*TASK DETAILS*: Below are several records. Retype exactly those lines running from the one with "export ABC_CLOCK_PERIOD_IN_PS = 31800" through the one with "export SYNTH_ARGS = -nofsm -noshare", end lines included, and no others.
#####
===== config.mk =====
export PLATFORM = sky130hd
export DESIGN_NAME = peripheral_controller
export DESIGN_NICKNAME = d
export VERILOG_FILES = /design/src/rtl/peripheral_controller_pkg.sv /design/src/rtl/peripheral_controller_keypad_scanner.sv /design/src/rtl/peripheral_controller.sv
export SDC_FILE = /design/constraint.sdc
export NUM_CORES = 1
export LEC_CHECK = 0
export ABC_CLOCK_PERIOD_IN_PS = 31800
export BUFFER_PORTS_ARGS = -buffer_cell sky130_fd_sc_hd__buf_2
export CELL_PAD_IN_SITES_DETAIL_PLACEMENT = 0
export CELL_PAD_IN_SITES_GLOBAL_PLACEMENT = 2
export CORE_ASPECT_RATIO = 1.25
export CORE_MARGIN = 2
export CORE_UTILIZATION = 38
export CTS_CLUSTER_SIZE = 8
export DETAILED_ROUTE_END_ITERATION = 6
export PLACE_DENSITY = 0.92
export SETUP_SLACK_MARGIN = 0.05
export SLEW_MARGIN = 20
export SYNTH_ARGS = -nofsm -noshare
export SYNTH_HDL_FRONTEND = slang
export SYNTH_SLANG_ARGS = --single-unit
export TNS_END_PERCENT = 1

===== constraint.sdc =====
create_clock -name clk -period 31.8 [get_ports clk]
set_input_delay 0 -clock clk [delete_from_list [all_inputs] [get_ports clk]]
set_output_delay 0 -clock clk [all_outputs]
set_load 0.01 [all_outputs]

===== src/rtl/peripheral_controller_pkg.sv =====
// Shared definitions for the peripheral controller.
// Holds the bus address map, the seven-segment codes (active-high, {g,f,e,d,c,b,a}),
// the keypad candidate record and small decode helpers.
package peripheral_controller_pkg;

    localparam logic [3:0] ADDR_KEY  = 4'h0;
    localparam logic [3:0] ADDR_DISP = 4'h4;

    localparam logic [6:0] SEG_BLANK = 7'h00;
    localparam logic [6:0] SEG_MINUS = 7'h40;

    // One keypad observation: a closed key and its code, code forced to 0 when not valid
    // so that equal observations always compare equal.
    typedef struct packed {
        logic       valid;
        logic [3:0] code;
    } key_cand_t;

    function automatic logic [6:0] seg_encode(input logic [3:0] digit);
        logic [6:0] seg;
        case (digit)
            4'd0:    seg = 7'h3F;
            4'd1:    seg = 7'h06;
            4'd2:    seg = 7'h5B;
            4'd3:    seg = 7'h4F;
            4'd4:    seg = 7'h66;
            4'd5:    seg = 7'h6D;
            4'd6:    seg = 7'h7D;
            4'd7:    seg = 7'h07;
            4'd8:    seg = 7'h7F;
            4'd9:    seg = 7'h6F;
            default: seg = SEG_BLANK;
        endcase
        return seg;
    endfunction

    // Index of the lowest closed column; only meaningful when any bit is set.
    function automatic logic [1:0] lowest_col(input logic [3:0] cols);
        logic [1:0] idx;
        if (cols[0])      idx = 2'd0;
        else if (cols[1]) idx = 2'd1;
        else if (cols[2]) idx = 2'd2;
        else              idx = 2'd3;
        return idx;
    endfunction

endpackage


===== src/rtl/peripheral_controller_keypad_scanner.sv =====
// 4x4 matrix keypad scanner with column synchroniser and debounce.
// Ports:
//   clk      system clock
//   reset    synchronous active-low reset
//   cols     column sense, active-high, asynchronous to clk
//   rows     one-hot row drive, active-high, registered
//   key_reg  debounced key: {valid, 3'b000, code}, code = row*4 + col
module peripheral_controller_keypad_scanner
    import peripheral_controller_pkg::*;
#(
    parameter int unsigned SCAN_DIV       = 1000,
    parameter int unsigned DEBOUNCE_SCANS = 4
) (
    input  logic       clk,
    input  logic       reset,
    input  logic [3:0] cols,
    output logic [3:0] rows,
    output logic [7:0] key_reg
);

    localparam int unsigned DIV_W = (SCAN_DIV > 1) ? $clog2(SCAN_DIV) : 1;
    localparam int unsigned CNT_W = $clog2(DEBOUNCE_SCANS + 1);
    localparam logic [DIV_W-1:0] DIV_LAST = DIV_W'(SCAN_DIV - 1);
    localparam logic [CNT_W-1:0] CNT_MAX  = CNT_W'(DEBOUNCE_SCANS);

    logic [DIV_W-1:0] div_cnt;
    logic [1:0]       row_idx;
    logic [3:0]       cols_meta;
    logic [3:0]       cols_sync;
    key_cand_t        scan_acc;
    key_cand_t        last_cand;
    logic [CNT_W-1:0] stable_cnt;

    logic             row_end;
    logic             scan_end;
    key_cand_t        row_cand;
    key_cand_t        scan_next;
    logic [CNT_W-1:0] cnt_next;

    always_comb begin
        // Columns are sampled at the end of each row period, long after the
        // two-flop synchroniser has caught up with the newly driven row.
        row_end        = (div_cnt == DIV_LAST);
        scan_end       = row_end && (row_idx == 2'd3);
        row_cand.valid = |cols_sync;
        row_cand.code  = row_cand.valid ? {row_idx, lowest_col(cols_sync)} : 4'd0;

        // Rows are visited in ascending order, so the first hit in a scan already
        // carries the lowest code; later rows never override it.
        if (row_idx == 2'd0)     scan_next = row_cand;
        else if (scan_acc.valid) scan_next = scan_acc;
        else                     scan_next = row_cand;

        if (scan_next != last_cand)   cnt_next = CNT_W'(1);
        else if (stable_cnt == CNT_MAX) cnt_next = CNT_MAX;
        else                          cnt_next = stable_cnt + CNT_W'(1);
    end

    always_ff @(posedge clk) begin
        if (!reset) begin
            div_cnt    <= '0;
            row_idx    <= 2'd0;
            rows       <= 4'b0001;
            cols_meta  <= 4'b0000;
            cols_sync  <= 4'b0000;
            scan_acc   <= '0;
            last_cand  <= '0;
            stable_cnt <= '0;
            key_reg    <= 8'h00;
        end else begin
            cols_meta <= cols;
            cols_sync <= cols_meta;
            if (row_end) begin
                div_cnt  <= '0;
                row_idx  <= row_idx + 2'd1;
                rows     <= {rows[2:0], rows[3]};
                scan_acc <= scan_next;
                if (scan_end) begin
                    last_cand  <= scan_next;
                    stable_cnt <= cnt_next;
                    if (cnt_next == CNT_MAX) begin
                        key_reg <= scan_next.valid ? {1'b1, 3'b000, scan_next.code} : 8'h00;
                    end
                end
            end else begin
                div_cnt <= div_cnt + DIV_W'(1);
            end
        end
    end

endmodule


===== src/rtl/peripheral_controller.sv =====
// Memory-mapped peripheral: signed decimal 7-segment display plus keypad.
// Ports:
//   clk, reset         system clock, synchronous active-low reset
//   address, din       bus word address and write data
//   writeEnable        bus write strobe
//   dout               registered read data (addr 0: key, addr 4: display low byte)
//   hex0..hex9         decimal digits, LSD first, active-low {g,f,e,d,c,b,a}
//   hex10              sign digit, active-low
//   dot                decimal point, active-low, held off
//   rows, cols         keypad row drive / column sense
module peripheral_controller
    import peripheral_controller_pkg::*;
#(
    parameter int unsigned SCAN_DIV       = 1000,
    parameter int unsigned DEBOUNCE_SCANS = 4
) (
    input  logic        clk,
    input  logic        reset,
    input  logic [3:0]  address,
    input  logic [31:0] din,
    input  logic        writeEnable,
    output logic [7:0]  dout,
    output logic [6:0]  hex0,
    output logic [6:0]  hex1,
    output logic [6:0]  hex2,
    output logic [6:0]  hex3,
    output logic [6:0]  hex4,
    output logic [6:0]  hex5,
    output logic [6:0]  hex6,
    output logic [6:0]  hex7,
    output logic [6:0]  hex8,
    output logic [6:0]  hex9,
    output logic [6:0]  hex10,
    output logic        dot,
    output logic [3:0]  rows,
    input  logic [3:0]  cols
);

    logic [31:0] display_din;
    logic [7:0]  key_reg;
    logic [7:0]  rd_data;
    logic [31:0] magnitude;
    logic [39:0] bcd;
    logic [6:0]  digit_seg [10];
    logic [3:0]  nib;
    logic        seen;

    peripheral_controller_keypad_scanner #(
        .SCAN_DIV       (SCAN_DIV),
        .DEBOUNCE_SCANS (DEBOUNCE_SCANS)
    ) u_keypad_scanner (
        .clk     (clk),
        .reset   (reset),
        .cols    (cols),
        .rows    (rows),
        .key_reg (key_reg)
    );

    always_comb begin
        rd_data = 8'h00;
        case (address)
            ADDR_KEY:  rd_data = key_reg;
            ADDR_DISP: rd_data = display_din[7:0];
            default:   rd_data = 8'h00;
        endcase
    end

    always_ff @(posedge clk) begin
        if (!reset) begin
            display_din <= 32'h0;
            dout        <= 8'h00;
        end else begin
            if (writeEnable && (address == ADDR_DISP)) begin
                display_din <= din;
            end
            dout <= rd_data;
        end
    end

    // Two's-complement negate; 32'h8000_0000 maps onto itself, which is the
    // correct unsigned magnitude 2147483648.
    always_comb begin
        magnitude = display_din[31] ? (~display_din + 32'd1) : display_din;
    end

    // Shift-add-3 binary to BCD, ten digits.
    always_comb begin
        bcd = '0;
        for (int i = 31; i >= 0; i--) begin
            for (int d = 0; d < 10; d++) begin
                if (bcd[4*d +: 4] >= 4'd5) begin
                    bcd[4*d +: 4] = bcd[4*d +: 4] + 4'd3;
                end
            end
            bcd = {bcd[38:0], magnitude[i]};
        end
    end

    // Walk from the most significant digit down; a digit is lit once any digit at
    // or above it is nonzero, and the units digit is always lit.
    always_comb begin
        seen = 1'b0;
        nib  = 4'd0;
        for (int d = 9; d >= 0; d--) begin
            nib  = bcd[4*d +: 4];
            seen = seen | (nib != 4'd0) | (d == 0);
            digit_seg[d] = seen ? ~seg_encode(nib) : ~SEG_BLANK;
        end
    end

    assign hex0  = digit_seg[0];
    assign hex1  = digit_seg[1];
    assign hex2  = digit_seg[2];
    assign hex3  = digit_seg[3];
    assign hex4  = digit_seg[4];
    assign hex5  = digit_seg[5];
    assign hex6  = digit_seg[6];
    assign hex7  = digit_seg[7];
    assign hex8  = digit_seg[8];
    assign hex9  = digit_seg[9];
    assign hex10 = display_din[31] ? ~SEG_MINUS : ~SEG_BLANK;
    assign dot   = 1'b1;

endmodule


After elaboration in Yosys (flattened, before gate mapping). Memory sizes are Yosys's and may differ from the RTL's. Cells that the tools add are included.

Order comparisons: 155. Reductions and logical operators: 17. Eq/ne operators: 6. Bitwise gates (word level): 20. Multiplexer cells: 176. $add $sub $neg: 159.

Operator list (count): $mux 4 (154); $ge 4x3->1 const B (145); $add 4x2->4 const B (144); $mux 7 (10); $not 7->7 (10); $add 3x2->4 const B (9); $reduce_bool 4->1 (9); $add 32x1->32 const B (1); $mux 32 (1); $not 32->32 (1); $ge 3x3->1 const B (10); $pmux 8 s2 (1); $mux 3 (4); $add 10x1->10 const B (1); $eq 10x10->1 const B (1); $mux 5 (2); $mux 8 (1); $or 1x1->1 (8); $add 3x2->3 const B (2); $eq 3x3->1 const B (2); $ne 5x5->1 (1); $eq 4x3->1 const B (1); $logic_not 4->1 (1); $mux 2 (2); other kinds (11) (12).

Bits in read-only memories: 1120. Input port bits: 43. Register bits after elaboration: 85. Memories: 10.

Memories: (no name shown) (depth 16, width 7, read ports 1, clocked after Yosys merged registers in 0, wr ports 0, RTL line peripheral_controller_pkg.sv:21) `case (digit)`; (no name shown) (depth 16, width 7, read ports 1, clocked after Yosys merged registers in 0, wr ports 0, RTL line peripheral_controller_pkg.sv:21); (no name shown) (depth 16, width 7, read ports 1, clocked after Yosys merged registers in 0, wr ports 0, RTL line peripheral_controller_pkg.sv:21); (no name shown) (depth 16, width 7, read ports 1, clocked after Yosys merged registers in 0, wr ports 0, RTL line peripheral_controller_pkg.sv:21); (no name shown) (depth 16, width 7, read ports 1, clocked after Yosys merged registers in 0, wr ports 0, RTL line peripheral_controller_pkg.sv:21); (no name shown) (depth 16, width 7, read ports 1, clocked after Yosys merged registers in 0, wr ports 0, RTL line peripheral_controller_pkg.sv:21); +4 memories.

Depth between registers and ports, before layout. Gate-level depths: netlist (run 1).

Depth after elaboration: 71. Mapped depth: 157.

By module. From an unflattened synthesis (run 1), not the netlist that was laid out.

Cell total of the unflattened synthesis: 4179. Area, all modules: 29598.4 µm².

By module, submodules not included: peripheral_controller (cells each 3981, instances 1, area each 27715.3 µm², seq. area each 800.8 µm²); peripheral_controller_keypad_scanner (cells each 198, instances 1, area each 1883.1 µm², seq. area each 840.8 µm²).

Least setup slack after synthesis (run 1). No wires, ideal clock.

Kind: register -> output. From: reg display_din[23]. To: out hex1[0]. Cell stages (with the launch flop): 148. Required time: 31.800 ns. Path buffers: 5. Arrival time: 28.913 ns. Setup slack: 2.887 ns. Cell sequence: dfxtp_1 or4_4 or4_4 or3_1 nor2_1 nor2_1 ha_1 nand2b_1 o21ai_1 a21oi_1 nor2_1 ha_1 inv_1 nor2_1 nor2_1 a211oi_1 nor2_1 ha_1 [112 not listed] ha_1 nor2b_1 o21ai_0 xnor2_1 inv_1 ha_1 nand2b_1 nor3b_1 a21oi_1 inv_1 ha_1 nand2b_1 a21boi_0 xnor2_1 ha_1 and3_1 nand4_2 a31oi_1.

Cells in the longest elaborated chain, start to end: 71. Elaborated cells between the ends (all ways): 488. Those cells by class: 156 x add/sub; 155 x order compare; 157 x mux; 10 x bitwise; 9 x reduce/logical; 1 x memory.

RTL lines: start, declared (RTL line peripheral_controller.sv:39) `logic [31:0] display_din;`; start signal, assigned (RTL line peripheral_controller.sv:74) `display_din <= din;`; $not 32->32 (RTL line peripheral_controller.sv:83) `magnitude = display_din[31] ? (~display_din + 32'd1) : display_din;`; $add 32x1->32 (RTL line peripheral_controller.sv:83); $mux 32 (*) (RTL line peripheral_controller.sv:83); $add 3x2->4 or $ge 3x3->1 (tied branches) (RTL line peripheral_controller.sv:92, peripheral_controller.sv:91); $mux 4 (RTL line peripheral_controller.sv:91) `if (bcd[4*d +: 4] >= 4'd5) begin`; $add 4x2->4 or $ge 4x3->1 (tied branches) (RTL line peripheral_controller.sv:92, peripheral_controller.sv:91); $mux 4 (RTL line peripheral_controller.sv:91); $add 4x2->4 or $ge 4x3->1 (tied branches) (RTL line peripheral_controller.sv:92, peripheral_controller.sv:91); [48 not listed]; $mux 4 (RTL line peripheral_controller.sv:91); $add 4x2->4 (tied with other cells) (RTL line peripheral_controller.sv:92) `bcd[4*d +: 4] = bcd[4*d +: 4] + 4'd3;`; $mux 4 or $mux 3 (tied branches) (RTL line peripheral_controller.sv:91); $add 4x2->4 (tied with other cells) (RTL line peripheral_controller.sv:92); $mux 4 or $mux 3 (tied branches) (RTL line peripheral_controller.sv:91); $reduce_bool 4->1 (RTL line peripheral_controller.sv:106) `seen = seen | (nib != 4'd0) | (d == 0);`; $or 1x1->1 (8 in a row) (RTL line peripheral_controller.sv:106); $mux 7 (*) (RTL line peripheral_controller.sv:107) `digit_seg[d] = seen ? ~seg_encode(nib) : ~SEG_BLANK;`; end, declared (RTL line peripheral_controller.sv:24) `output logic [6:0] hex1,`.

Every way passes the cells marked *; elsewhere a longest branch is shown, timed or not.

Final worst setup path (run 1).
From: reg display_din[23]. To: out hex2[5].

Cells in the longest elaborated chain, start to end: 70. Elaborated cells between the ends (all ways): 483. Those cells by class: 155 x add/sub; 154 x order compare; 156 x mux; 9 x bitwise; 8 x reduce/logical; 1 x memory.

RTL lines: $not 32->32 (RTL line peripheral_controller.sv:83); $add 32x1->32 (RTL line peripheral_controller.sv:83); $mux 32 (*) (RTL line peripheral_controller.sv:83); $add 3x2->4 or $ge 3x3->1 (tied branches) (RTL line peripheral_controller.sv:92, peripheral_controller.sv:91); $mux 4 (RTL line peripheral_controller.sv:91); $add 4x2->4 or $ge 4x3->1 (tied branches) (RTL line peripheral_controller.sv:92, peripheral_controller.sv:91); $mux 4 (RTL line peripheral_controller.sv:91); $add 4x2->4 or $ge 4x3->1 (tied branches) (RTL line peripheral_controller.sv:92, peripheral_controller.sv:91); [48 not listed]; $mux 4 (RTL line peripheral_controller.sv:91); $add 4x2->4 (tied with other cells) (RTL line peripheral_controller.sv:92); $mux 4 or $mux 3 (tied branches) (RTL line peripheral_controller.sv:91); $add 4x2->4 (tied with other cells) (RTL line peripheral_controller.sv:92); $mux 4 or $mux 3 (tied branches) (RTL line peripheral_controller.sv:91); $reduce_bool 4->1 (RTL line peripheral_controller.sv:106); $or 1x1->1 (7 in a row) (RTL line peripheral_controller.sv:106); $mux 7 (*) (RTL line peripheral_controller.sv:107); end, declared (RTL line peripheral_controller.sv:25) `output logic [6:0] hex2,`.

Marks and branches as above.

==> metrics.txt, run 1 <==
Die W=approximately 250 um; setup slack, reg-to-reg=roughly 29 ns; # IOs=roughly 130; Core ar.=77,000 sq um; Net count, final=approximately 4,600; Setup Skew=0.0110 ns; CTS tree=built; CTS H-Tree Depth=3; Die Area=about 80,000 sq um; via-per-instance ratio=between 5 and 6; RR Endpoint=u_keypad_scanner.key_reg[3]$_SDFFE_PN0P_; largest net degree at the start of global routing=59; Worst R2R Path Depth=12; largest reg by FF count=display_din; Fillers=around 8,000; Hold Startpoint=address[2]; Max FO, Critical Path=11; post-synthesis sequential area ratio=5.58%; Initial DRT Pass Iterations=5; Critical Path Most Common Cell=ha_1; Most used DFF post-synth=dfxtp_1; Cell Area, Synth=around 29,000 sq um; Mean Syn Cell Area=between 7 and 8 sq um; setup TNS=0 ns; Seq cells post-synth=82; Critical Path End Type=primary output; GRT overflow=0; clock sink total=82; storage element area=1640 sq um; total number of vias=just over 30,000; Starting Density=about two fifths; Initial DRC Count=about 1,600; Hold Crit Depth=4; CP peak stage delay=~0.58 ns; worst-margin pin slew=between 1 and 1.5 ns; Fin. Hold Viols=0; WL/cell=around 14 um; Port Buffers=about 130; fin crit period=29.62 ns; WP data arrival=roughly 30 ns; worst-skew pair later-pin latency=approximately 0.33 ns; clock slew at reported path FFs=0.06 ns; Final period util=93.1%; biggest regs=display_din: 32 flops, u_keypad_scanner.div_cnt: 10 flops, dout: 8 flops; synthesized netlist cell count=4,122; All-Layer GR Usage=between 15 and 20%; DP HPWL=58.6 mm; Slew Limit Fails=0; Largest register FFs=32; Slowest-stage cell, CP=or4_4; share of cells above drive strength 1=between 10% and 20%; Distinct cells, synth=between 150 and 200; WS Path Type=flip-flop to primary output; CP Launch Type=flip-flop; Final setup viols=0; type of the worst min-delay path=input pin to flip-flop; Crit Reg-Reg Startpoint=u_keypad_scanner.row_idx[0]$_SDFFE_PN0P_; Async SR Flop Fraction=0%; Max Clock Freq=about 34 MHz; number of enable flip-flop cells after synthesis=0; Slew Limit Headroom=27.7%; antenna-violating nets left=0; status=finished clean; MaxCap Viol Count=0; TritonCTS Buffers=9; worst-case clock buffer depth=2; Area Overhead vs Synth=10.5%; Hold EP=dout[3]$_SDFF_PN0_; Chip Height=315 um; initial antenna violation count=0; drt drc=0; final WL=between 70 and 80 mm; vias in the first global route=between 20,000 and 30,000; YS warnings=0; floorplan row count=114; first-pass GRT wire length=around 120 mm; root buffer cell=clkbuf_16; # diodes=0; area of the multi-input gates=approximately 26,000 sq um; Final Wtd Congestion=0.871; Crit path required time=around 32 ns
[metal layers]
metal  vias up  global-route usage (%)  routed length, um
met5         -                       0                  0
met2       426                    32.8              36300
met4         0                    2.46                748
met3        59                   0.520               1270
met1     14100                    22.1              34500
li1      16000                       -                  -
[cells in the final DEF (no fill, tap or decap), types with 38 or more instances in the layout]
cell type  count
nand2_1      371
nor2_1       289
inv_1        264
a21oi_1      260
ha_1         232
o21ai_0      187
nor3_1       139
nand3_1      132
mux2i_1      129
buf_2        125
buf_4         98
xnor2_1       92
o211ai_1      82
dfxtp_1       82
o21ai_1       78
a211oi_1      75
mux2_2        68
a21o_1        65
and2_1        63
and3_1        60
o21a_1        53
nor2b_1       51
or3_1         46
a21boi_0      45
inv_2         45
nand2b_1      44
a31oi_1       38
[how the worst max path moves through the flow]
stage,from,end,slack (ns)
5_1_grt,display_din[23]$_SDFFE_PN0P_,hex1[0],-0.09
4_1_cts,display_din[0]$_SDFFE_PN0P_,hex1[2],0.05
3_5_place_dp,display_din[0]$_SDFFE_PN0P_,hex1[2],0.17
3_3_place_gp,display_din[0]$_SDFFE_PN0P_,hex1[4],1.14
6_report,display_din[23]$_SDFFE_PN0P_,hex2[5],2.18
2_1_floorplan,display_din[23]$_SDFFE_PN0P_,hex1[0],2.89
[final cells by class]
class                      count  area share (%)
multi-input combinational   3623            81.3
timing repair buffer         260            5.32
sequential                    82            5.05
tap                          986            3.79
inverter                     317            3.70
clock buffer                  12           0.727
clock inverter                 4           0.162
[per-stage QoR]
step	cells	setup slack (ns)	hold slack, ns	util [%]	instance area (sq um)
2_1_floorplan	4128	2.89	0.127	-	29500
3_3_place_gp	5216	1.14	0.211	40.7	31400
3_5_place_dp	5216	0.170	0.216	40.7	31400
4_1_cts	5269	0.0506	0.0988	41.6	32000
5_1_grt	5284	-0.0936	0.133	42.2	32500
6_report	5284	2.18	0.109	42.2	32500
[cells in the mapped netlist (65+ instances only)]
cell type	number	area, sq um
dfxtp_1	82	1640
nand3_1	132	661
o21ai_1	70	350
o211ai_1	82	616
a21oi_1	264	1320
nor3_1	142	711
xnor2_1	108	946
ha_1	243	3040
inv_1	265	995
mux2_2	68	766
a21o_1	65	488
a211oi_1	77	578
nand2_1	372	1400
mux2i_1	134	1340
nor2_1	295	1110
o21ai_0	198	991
#####
*OUTPUT FOR THIS TASK*:
export ABC_CLOCK_PERIOD_IN_PS = 31800
export BUFFER_PORTS_ARGS = -buffer_cell sky130_fd_sc_hd__buf_2
export CELL_PAD_IN_SITES_DETAIL_PLACEMENT = 0
export CELL_PAD_IN_SITES_GLOBAL_PLACEMENT = 2
export CORE_ASPECT_RATIO = 1.25
export CORE_MARGIN = 2
export CORE_UTILIZATION = 38
export CTS_CLUSTER_SIZE = 8
export DETAILED_ROUTE_END_ITERATION = 6
export PLACE_DENSITY = 0.92
export SETUP_SLACK_MARGIN = 0.05
export SLEW_MARGIN = 20
export SYNTH_ARGS = -nofsm -noshare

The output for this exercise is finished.